TASK GOAL :: For this exercise, set down all the records exactly as given.
[[ SUPPLIED RECORDS open ]]
==> src/rtl/floo_axis_link_segmenter.sv <==
// floo_axis_link_segmenter
//   Splits AXIS payloads ({hdr, flit_data}) from the NoC bridge into fixed-width
//   link segments, LSB first (TX). It also reassembles incoming link segments
//   into full payloads for the bridge (RX). The two directions are independent,
//   and each has full valid/ready back-pressure.
//
// Ports
//   clk_i, rst_ni            clock, asynchronous active-low reset
//   tx_payload_*             payload stream in from the bridge
//   tx_seg_*                 segment stream out to the link (last marks final segment)
//   rx_seg_*                 segment stream in from the link
//   rx_payload_*             reassembled payload stream out to the bridge
//   rx_framing_err_o         one-cycle pulse when a segment's last flag disagrees
//                            with its position in the payload
module floo_axis_link_segmenter #(
  parameter int unsigned PayloadWidth = 64,
  parameter int unsigned SegWidth     = 16
) (
  input  logic                    clk_i,
  input  logic                    rst_ni,
  input  logic                    tx_payload_valid_i,
  output logic                    tx_payload_ready_o,
  input  logic [PayloadWidth-1:0] tx_payload_i,
  output logic                    tx_seg_valid_o,
  input  logic                    tx_seg_ready_i,
  output logic [SegWidth-1:0]     tx_seg_data_o,
  output logic                    tx_seg_last_o,
  input  logic                    rx_seg_valid_i,
  output logic                    rx_seg_ready_o,
  input  logic [SegWidth-1:0]     rx_seg_data_i,
  input  logic                    rx_seg_last_i,
  output logic                    rx_payload_valid_o,
  input  logic                    rx_payload_ready_i,
  output logic [PayloadWidth-1:0] rx_payload_o,
  output logic                    rx_framing_err_o
);

  localparam int unsigned NumSegs = (PayloadWidth + SegWidth - 1) / SegWidth;
  localparam int unsigned CntW    = (NumSegs > 1) ? $clog2(NumSegs) : 1;
  localparam int unsigned HoldW   = NumSegs * SegWidth;
  localparam logic [CntW-1:0] LastCnt = CntW'(NumSegs - 1);

  // ---------------------------------------------------------------- TX
  typedef enum logic {TxIdle, TxSend} tx_state_e;

  tx_state_e                           tx_state_q;
  logic [NumSegs-1:0][SegWidth-1:0]    tx_hold_q;
  logic [CntW-1:0]                     tx_cnt_q;
  logic                                tx_last;
  logic                                tx_last_hs;

  assign tx_last        = (tx_cnt_q == LastCnt);
  assign tx_last_hs     = (tx_state_q == TxSend) && tx_seg_ready_i && tx_last;
  // Ready stays low while reset is held. The final segment handshake also
  // frees the holding register, so the next payload can follow with no bubble.
  assign tx_payload_ready_o = rst_ni && ((tx_state_q == TxIdle) || tx_last_hs);
  assign tx_seg_valid_o = (tx_state_q == TxSend);
  assign tx_seg_data_o  = tx_hold_q[tx_cnt_q];
  assign tx_seg_last_o  = (tx_state_q == TxSend) && tx_last;

  always_ff @(posedge clk_i or negedge rst_ni) begin
    if (!rst_ni) begin
      tx_state_q <= TxIdle;
      tx_hold_q  <= '0;
      tx_cnt_q   <= '0;
    end else begin
      case (tx_state_q)
        TxIdle: begin
          if (tx_payload_valid_i) begin
            tx_hold_q  <= HoldW'(tx_payload_i);
            tx_cnt_q   <= '0;
            tx_state_q <= TxSend;
          end
        end
        TxSend: begin
          if (tx_seg_ready_i) begin
            if (tx_last) begin
              tx_cnt_q <= '0;
              if (tx_payload_valid_i) begin
                tx_hold_q <= HoldW'(tx_payload_i);
              end else begin
                tx_state_q <= TxIdle;
              end
            end else begin
              tx_cnt_q <= tx_cnt_q + 1'b1;
            end
          end
        end
        default: tx_state_q <= TxIdle;
      endcase
    end
  end

  // ---------------------------------------------------------------- RX
  logic [NumSegs-1:0][SegWidth-1:0] rx_buf_q;
  logic [NumSegs-1:0][SegWidth-1:0] rx_asm;
  logic [HoldW-1:0]                 rx_asm_flat;
  logic [CntW-1:0]                  rx_cnt_q;
  logic [PayloadWidth-1:0]          rx_payload_q;
  logic                             rx_valid_q;
  logic                             rx_err_q;
  logic                             rx_hs;
  logic                             rx_at_last;
  logic                             rx_err;
  logic                             rx_done;

  assign rx_seg_ready_o     = rst_ni && (!rx_valid_q || rx_payload_ready_i);
  assign rx_hs              = rx_seg_valid_i && rx_seg_ready_o;
  assign rx_at_last         = (rx_cnt_q == LastCnt);
  assign rx_err             = rx_hs && (rx_seg_last_i != rx_at_last);
  assign rx_done            = rx_hs && rx_seg_last_i && rx_at_last;
  assign rx_payload_valid_o = rx_valid_q;
  assign rx_payload_o       = rx_payload_q;
  assign rx_framing_err_o   = rx_err_q;

  // The final segment bypasses the buffer so the output register can load in
  // the same cycle that the final segment is accepted.
  always_comb begin
    rx_asm           = rx_buf_q;
    rx_asm[rx_cnt_q] = rx_seg_data_i;
  end
  assign rx_asm_flat = rx_asm;

  always_ff @(posedge clk_i or negedge rst_ni) begin
    if (!rst_ni) begin
      rx_buf_q     <= '0;
      rx_cnt_q     <= '0;
      rx_payload_q <= '0;
      rx_valid_q   <= 1'b0;
      rx_err_q     <= 1'b0;
    end else begin
      rx_err_q <= rx_err;
      if (rx_done) begin
        rx_payload_q <= rx_asm_flat[PayloadWidth-1:0];
        rx_valid_q   <= 1'b1;
      end else if (rx_payload_ready_i) begin
        rx_valid_q <= 1'b0;
      end
      if (rx_err || rx_done) begin
        rx_cnt_q <= '0;
      end else if (rx_hs) begin
        rx_buf_q <= rx_asm;
        rx_cnt_q <= rx_cnt_q + 1'b1;
      end
    end
  end

`ifndef SYNTHESIS
  a_tx_seg_stable: assert property (@(posedge clk_i) disable iff (!rst_ni)
    (tx_seg_valid_o && !tx_seg_ready_i) |=>
      (tx_seg_valid_o && $stable(tx_seg_data_o) && $stable(tx_seg_last_o)));

  a_rx_payload_stable: assert property (@(posedge clk_i) disable iff (!rst_ni)
    (rx_payload_valid_o && !rx_payload_ready_i) |=>
      (rx_payload_valid_o && $stable(rx_payload_o)));
`endif

endmodule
[[ SUPPLIED RECORDS closed ]]
TASK OUTPUT ::
==> src/rtl/floo_axis_link_segmenter.sv <==
// floo_axis_link_segmenter
//   Splits AXIS payloads ({hdr, flit_data}) from the NoC bridge into fixed-width
//   link segments, LSB first (TX). It also reassembles incoming link segments
//   into full payloads for the bridge (RX). The two directions are independent,
//   and each has full valid/ready back-pressure.
//
// Ports
//   clk_i, rst_ni            clock, asynchronous active-low reset
//   tx_payload_*             payload stream in from the bridge
//   tx_seg_*                 segment stream out to the link (last marks final segment)
//   rx_seg_*                 segment stream in from the link
//   rx_payload_*             reassembled payload stream out to the bridge
//   rx_framing_err_o         one-cycle pulse when a segment's last flag disagrees
//                            with its position in the payload
module floo_axis_link_segmenter #(
  parameter int unsigned PayloadWidth = 64,
  parameter int unsigned SegWidth     = 16
) (
  input  logic                    clk_i,
  input  logic                    rst_ni,
  input  logic                    tx_payload_valid_i,
  output logic                    tx_payload_ready_o,
  input  logic [PayloadWidth-1:0] tx_payload_i,
  output logic                    tx_seg_valid_o,
  input  logic                    tx_seg_ready_i,
  output logic [SegWidth-1:0]     tx_seg_data_o,
  output logic                    tx_seg_last_o,
  input  logic                    rx_seg_valid_i,
  output logic                    rx_seg_ready_o,
  input  logic [SegWidth-1:0]     rx_seg_data_i,
  input  logic                    rx_seg_last_i,
  output logic                    rx_payload_valid_o,
  input  logic                    rx_payload_ready_i,
  output logic [PayloadWidth-1:0] rx_payload_o,
  output logic                    rx_framing_err_o
);

  localparam int unsigned NumSegs = (PayloadWidth + SegWidth - 1) / SegWidth;
  localparam int unsigned CntW    = (NumSegs > 1) ? $clog2(NumSegs) : 1;
  localparam int unsigned HoldW   = NumSegs * SegWidth;
  localparam logic [CntW-1:0] LastCnt = CntW'(NumSegs - 1);

  // ---------------------------------------------------------------- TX
  typedef enum logic {TxIdle, TxSend} tx_state_e;

  tx_state_e                           tx_state_q;
  logic [NumSegs-1:0][SegWidth-1:0]    tx_hold_q;
  logic [CntW-1:0]                     tx_cnt_q;
  logic                                tx_last;
  logic                                tx_last_hs;

  assign tx_last        = (tx_cnt_q == LastCnt);
  assign tx_last_hs     = (tx_state_q == TxSend) && tx_seg_ready_i && tx_last;
  // Ready stays low while reset is held. The final segment handshake also
  // frees the holding register, so the next payload can follow with no bubble.
  assign tx_payload_ready_o = rst_ni && ((tx_state_q == TxIdle) || tx_last_hs);
  assign tx_seg_valid_o = (tx_state_q == TxSend);
  assign tx_seg_data_o  = tx_hold_q[tx_cnt_q];
  assign tx_seg_last_o  = (tx_state_q == TxSend) && tx_last;

  always_ff @(posedge clk_i or negedge rst_ni) begin
    if (!rst_ni) begin
      tx_state_q <= TxIdle;
      tx_hold_q  <= '0;
      tx_cnt_q   <= '0;
    end else begin
      case (tx_state_q)
        TxIdle: begin
          if (tx_payload_valid_i) begin
            tx_hold_q  <= HoldW'(tx_payload_i);
            tx_cnt_q   <= '0;
            tx_state_q <= TxSend;
          end
        end
        TxSend: begin
          if (tx_seg_ready_i) begin
            if (tx_last) begin
              tx_cnt_q <= '0;
              if (tx_payload_valid_i) begin
                tx_hold_q <= HoldW'(tx_payload_i);
              end else begin
                tx_state_q <= TxIdle;
              end
            end else begin
              tx_cnt_q <= tx_cnt_q + 1'b1;
            end
          end
        end
        default: tx_state_q <= TxIdle;
      endcase
    end
  end

  // ---------------------------------------------------------------- RX
  logic [NumSegs-1:0][SegWidth-1:0] rx_buf_q;
  logic [NumSegs-1:0][SegWidth-1:0] rx_asm;
  logic [HoldW-1:0]                 rx_asm_flat;
  logic [CntW-1:0]                  rx_cnt_q;
  logic [PayloadWidth-1:0]          rx_payload_q;
  logic                             rx_valid_q;
  logic                             rx_err_q;
  logic                             rx_hs;
  logic                             rx_at_last;
  logic                             rx_err;
  logic                             rx_done;

  assign rx_seg_ready_o     = rst_ni && (!rx_valid_q || rx_payload_ready_i);
  assign rx_hs              = rx_seg_valid_i && rx_seg_ready_o;
  assign rx_at_last         = (rx_cnt_q == LastCnt);
  assign rx_err             = rx_hs && (rx_seg_last_i != rx_at_last);
  assign rx_done            = rx_hs && rx_seg_last_i && rx_at_last;
  assign rx_payload_valid_o = rx_valid_q;
  assign rx_payload_o       = rx_payload_q;
  assign rx_framing_err_o   = rx_err_q;

  // The final segment bypasses the buffer so the output register can load in
  // the same cycle that the final segment is accepted.
  always_comb begin
    rx_asm           = rx_buf_q;
    rx_asm[rx_cnt_q] = rx_seg_data_i;
  end
  assign rx_asm_flat = rx_asm;

  always_ff @(posedge clk_i or negedge rst_ni) begin
    if (!rst_ni) begin
      rx_buf_q     <= '0;
      rx_cnt_q     <= '0;
      rx_payload_q <= '0;
      rx_valid_q   <= 1'b0;
      rx_err_q     <= 1'b0;
    end else begin
      rx_err_q <= rx_err;
      if (rx_done) begin
        rx_payload_q <= rx_asm_flat[PayloadWidth-1:0];
        rx_valid_q   <= 1'b1;
      end else if (rx_payload_ready_i) begin
        rx_valid_q <= 1'b0;
      end
      if (rx_err || rx_done) begin
        rx_cnt_q <= '0;
      end else if (rx_hs) begin
        rx_buf_q <= rx_asm;
        rx_cnt_q <= rx_cnt_q + 1'b1;
      end
    end
  end

`ifndef SYNTHESIS
  a_tx_seg_stable: assert property (@(posedge clk_i) disable iff (!rst_ni)
    (tx_seg_valid_o && !tx_seg_ready_i) |=>
      (tx_seg_valid_o && $stable(tx_seg_data_o) && $stable(tx_seg_last_o)));

  a_rx_payload_stable: assert property (@(posedge clk_i) disable iff (!rst_ni)
    (rx_payload_valid_o && !rx_payload_ready_i) |=>
      (rx_payload_valid_o && $stable(rx_payload_o)));
`endif

endmodule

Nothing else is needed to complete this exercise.